Abstract
Background
The Complex Outpatient Antimicrobial Therapy (COpAT) service facilitates the safe delivery of high-risk oral antimicrobial regimens in the community, aiming to optimize clinical outcomes and reduce adverse effects. The definition of ‘complex’ in this context is patient-specific may relate to the antimicrobial regimen, the patient's clinical profile or infection characteristics. Pharmacists play an increasingly integral role in patient monitoring within the COpAT pathway, identifying and managing adverse drug reactions (ADRs) and potential toxicities.
Objectives
To evaluate the clinical impact and effectiveness of the pharmacist-led COpAT service at University Hospitals of Derby and Burton (UHDB) over a 3 month period, focusing on patient outcomes, ADR management, and the nature and scope of pharmacist-led interventions.
Methods
A retrospective review was conducted of all patients referred and enrolled in the COpAT pathway at UHDB between May and July 2025. Specialist COpAT pharmacists assessed suitability for enrolment and monitored for ADRs, drug interactions, abnormal blood results, and adherence.

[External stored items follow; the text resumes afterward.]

--- src/sv/ddq_pkg.sv ---
// ----------------------------------------------------------------------------
// ddq_pkg: shared types and constants of the date deque
// Entry layout, command and status codes, per-cell control bundle.
// ----------------------------------------------------------------------------
package ddq_pkg;

	// Number of cells in the chain
	localparam int DEPTH = 16;
	localparam int IDX_W = $clog2(DEPTH);
	localparam int CNT_W = $clog2(DEPTH + 1);

	// Fixed field widths of the request and response
	localparam int CMD_W   = 3;
	localparam int MONTH_W = 4;
	localparam int DAY_W   = 5;
	localparam int YEAR_W  = 16;
	localparam int POS_W   = 4;
	localparam int STAT_W  = 3;
	localparam int COUNT_W = 5;

	typedef struct packed {
		logic [MONTH_W-1:0] month;
		logic [DAY_W-1:0]   day;
		logic [YEAR_W-1:0]  year;
	} date_t;

	typedef enum logic [CMD_W-1:0] {
		CMD_PUSH_FRONT  = 3'd0,
		CMD_PUSH_BACK   = 3'd1,
		CMD_REMOVE_FRONT = 3'd2,
		CMD_REMOVE_BACK = 3'd3,
		CMD_SEARCH      = 3'd4,
		CMD_READ        = 3'd5
	} cmd_t;

	typedef enum logic [STAT_W-1:0] {
		ST_OK        = 3'd0,
		ST_EMPTY     = 3'd1,
		ST_FULL      = 3'd2,
		ST_NOT_FOUND = 3'd3,
		ST_RANGE     = 3'd4
	} status_t;

	// Control broadcast to every cell
	typedef struct packed {
		logic  shift_up;    // push front: every cell takes its lower neighbor
		logic  shift_down;  // remove front: every cell takes its upper neighbor
		logic  load_tail;   // push back: the tail cell takes the key
		date_t key;
	} cell_ctl_t;

endpackage
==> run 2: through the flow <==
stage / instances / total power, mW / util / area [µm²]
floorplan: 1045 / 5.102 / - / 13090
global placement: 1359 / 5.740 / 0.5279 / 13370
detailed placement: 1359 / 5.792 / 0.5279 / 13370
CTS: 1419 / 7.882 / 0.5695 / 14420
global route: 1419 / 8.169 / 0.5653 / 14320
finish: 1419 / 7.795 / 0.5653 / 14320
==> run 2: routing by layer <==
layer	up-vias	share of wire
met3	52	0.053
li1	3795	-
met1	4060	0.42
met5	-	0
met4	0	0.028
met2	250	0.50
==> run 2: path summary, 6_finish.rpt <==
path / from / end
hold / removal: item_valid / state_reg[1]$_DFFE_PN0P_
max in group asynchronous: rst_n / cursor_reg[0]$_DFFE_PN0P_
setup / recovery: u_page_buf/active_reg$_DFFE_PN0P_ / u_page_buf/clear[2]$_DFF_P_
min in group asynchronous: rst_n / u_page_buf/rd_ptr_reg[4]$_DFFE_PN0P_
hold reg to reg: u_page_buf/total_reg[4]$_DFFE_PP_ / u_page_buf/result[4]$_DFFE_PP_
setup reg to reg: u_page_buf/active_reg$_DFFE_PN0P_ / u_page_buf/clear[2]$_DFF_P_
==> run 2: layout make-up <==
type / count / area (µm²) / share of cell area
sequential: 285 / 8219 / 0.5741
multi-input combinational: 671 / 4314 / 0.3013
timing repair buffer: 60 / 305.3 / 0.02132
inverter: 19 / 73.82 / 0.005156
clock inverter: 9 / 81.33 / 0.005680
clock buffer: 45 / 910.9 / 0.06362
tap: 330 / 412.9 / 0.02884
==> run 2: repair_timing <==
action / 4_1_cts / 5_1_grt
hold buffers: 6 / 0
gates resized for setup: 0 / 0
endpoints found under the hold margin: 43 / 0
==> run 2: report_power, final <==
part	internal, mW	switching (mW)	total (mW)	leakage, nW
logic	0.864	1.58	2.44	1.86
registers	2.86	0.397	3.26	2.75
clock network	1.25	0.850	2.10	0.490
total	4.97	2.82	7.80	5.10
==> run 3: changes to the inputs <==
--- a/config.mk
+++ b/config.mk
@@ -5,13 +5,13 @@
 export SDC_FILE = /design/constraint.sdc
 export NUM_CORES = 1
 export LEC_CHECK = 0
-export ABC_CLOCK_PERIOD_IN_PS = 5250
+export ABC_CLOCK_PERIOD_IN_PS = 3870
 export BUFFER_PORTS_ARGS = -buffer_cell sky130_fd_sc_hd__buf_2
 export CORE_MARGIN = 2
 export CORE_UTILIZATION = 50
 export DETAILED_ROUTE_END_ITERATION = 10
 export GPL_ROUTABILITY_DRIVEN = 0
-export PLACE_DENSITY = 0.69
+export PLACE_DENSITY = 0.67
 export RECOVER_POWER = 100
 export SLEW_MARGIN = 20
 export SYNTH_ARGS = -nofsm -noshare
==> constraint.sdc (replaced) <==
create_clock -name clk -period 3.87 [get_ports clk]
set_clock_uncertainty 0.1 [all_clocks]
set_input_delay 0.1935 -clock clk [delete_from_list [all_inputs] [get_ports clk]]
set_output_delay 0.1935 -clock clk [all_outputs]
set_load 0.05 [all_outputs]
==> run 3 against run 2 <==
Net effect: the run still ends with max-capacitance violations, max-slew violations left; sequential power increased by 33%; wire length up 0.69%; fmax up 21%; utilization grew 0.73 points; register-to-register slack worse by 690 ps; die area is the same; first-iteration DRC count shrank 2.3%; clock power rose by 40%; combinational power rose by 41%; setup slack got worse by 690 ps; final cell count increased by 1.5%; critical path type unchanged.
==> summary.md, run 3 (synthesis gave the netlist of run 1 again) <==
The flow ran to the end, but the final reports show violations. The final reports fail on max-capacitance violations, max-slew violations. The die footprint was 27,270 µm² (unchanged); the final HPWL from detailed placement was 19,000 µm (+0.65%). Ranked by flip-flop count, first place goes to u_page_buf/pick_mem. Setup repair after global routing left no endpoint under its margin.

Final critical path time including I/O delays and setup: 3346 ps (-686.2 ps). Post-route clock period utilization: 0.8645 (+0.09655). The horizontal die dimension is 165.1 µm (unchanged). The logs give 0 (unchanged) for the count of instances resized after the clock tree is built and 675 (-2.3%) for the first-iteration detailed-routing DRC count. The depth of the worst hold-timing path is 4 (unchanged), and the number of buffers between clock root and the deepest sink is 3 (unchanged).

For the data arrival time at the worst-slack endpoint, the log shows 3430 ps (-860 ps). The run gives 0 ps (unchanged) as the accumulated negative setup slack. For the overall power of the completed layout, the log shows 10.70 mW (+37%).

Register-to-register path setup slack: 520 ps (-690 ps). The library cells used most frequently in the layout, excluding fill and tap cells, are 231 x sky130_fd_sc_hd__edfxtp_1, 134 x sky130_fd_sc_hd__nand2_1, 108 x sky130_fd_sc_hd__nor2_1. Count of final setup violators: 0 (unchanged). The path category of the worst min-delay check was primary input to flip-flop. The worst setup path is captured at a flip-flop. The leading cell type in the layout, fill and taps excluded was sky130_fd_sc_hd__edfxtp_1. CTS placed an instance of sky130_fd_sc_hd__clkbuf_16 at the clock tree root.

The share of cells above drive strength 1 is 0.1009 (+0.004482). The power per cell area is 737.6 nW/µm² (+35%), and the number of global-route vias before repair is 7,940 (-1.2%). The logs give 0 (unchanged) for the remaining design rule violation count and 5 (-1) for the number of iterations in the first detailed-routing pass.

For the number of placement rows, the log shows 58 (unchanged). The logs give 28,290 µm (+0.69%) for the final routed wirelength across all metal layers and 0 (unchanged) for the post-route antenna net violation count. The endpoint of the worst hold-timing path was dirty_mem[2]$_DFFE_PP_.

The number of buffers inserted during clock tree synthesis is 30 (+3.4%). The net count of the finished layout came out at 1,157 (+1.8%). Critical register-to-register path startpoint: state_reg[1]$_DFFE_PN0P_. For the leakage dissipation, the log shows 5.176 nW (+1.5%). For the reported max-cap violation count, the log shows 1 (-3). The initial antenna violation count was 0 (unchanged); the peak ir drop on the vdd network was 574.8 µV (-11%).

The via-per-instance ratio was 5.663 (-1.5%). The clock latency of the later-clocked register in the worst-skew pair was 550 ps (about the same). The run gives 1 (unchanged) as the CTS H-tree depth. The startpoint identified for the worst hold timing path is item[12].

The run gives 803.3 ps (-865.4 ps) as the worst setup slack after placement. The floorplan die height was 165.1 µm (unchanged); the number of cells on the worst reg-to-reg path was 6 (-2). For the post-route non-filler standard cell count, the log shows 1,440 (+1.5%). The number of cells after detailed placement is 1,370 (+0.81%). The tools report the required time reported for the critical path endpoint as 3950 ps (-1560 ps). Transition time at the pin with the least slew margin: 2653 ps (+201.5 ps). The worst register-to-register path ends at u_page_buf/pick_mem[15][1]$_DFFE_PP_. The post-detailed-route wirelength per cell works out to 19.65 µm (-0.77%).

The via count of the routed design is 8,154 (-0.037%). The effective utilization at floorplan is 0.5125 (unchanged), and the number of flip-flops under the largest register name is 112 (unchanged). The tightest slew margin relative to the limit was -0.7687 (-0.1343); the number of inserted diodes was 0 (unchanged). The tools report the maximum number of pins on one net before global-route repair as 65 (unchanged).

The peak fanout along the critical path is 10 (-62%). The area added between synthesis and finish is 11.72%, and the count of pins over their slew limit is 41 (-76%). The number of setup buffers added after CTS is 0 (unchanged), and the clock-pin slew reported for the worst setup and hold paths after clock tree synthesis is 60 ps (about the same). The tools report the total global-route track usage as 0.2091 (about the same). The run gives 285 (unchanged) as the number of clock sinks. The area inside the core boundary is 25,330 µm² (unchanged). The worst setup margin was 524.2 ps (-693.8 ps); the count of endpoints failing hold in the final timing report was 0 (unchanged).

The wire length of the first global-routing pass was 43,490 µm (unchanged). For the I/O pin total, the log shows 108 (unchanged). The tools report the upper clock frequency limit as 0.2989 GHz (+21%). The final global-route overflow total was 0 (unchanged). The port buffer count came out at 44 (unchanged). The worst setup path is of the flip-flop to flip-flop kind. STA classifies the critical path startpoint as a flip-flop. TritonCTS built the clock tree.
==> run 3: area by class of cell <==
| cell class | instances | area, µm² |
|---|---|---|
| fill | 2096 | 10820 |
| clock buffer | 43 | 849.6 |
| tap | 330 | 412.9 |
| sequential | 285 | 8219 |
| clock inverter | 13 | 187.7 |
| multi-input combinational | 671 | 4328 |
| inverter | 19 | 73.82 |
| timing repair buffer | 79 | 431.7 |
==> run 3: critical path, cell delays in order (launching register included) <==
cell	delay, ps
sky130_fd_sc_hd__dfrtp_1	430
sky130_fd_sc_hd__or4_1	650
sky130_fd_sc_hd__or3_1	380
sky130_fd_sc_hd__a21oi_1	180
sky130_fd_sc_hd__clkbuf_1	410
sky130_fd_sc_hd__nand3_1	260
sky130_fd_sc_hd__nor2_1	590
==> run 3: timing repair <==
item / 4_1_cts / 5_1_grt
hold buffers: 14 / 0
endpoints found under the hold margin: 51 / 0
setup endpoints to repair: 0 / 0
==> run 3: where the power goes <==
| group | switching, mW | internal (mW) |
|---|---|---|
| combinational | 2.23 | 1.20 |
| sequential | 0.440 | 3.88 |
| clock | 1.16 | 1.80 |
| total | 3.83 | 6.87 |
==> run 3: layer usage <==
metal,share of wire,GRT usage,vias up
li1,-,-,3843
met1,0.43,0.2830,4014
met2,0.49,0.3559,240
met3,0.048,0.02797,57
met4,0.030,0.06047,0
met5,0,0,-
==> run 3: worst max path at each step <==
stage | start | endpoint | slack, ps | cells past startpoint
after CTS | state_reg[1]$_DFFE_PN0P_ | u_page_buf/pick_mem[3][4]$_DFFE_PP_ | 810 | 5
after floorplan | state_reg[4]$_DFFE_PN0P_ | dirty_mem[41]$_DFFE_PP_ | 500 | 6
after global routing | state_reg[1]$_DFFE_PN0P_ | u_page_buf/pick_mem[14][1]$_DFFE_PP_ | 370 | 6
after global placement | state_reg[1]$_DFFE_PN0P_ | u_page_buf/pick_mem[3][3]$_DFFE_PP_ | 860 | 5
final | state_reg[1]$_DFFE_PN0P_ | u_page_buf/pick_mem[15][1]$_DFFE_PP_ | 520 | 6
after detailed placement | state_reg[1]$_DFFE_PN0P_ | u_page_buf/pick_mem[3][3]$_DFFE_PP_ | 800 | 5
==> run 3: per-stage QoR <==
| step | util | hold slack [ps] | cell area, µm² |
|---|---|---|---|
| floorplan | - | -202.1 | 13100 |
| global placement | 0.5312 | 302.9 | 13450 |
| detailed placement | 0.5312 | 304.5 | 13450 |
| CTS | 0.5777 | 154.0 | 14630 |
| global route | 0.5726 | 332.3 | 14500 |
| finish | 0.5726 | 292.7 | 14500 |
## config.mk

```make
export PLATFORM = sky130hd
export DESIGN_NAME = aft_table
export DESIGN_NICKNAME = d
export VERILOG_FILES = /design/src/design/aft_pkg.sv /design/src/design/aft_table.sv
export SDC_FILE = /design/constraint.sdc
export NUM_CORES = 2
export LEC_CHECK = 0
export ABC_AREA = 1
export BUFFER_PORTS_ARGS = -buffer_cell sky130_fd_sc_hd__buf_2
export CAP_MARGIN = 25
export CORE_AREA = 8 8 623 625
export CTS_CLUSTER_DIAMETER = 40
export DETAILED_ROUTE_END_ITERATION = 8
export DIE_AREA = 0 0 631 633
export GPL_ROUTABILITY_DRIVEN = 0
export PLACE_DENSITY = 0.57
export RECOVER_POWER = 50
export SYNTH_ARGS = -nofsm -noshare
export SYNTH_HDL_FRONTEND = slang
export SYNTH_SLANG_ARGS = --single-unit
```

## constraint.sdc

```tcl
create_clock -name clk -period 2.25 [get_ports clk]
set_input_delay 0 -clock clk [delete_from_list [all_inputs] [get_ports clk]]
set_output_delay 0 -clock clk [all_outputs]
set_load 0.05 [all_outputs]
```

Pharmacists also liaised with multidisciplinary teams (MDTs) as required. Data collection involved a retrospective analysis of pharmacist documentation to identify and categorize clinical issues flagged during monitoring.
Results
Twenty-eight patients (age 36–89 years; 19 male, 9 female) were monitored. Infections included osteomyelitis (n=17), spinal infections (n=3), prosthetic joint infections (n=2), diabetic foot infections without osteomyelitis (n=2), septic arthritis (n=1), bacteraemia (n=1), urinary tract infection (n=1) and intra-abdominal abscess (n=1). Thirteen patients received oral linezolid and fifteen received oral co-trimoxazole, with several receiving additional agents such as sodium fusidate, ciprofloxacin or metronidazole. Outcomes showed 13 patients (46%) completed therapy without complications, 4 (14%) completed therapy with ADRs, 3 (11%) completed therapy following a treatment change, 6 (21%) failed therapy due to deterioration or intolerance and 2 (7%) had unknown outcomes due to non-compliance. ADRs were agent specific. Among patients receiving linezolid, nausea was most reported (23%), with additional reports of headache (n=2), dizziness (n=1), metallic taste (n=1), sleep disturbance (n=1), cracked sore mouth (n=1), and bruising (n=1). In the co-trimoxazole group, hyperkalaemia affected 20% of patients, with other ADRs including thrombocytopenia (n=2), acute kidney injury (n=1), neutropenia (n=1), and leukopenia (n=1). Pharmacists made multiple clinical interventions. Three instances involved additional counselling beyond the initial antibiotic review, supporting ADR management and adherence. Antiemetics were prescribed three times to manage linezolid-associated nausea. Pharmacists escalated abnormal blood results on eight occasions, including thrombocytopenia, hyperkalaemia, leukopenia, acute kidney injury, and low haemoglobin. Four interventions involved coordinating antibiotic regimen changes with MDTs, and in five cases pharmacists liaised with parent teams to escalate clinical deterioration or address complex decisions.
Conclusions
This evaluation highlights the valuable contribution of pharmacists in delivering a safe, effective and patient centred COpAT service. Through proactive monitoring, pharmacists play a pivotal role in managing adverse effects, ensuring adherence, and optimizing clinical outcomes, while also driving antimicrobial stewardship. Embedding pharmacists formally within this pathway enhances stewardship efforts and reduces inpatient burden. Beyond clinical benefits, this model has potential to improve patient experience, reduce healthcare costs, and be scaled across other services to strengthen outpatient antimicrobial care delivery.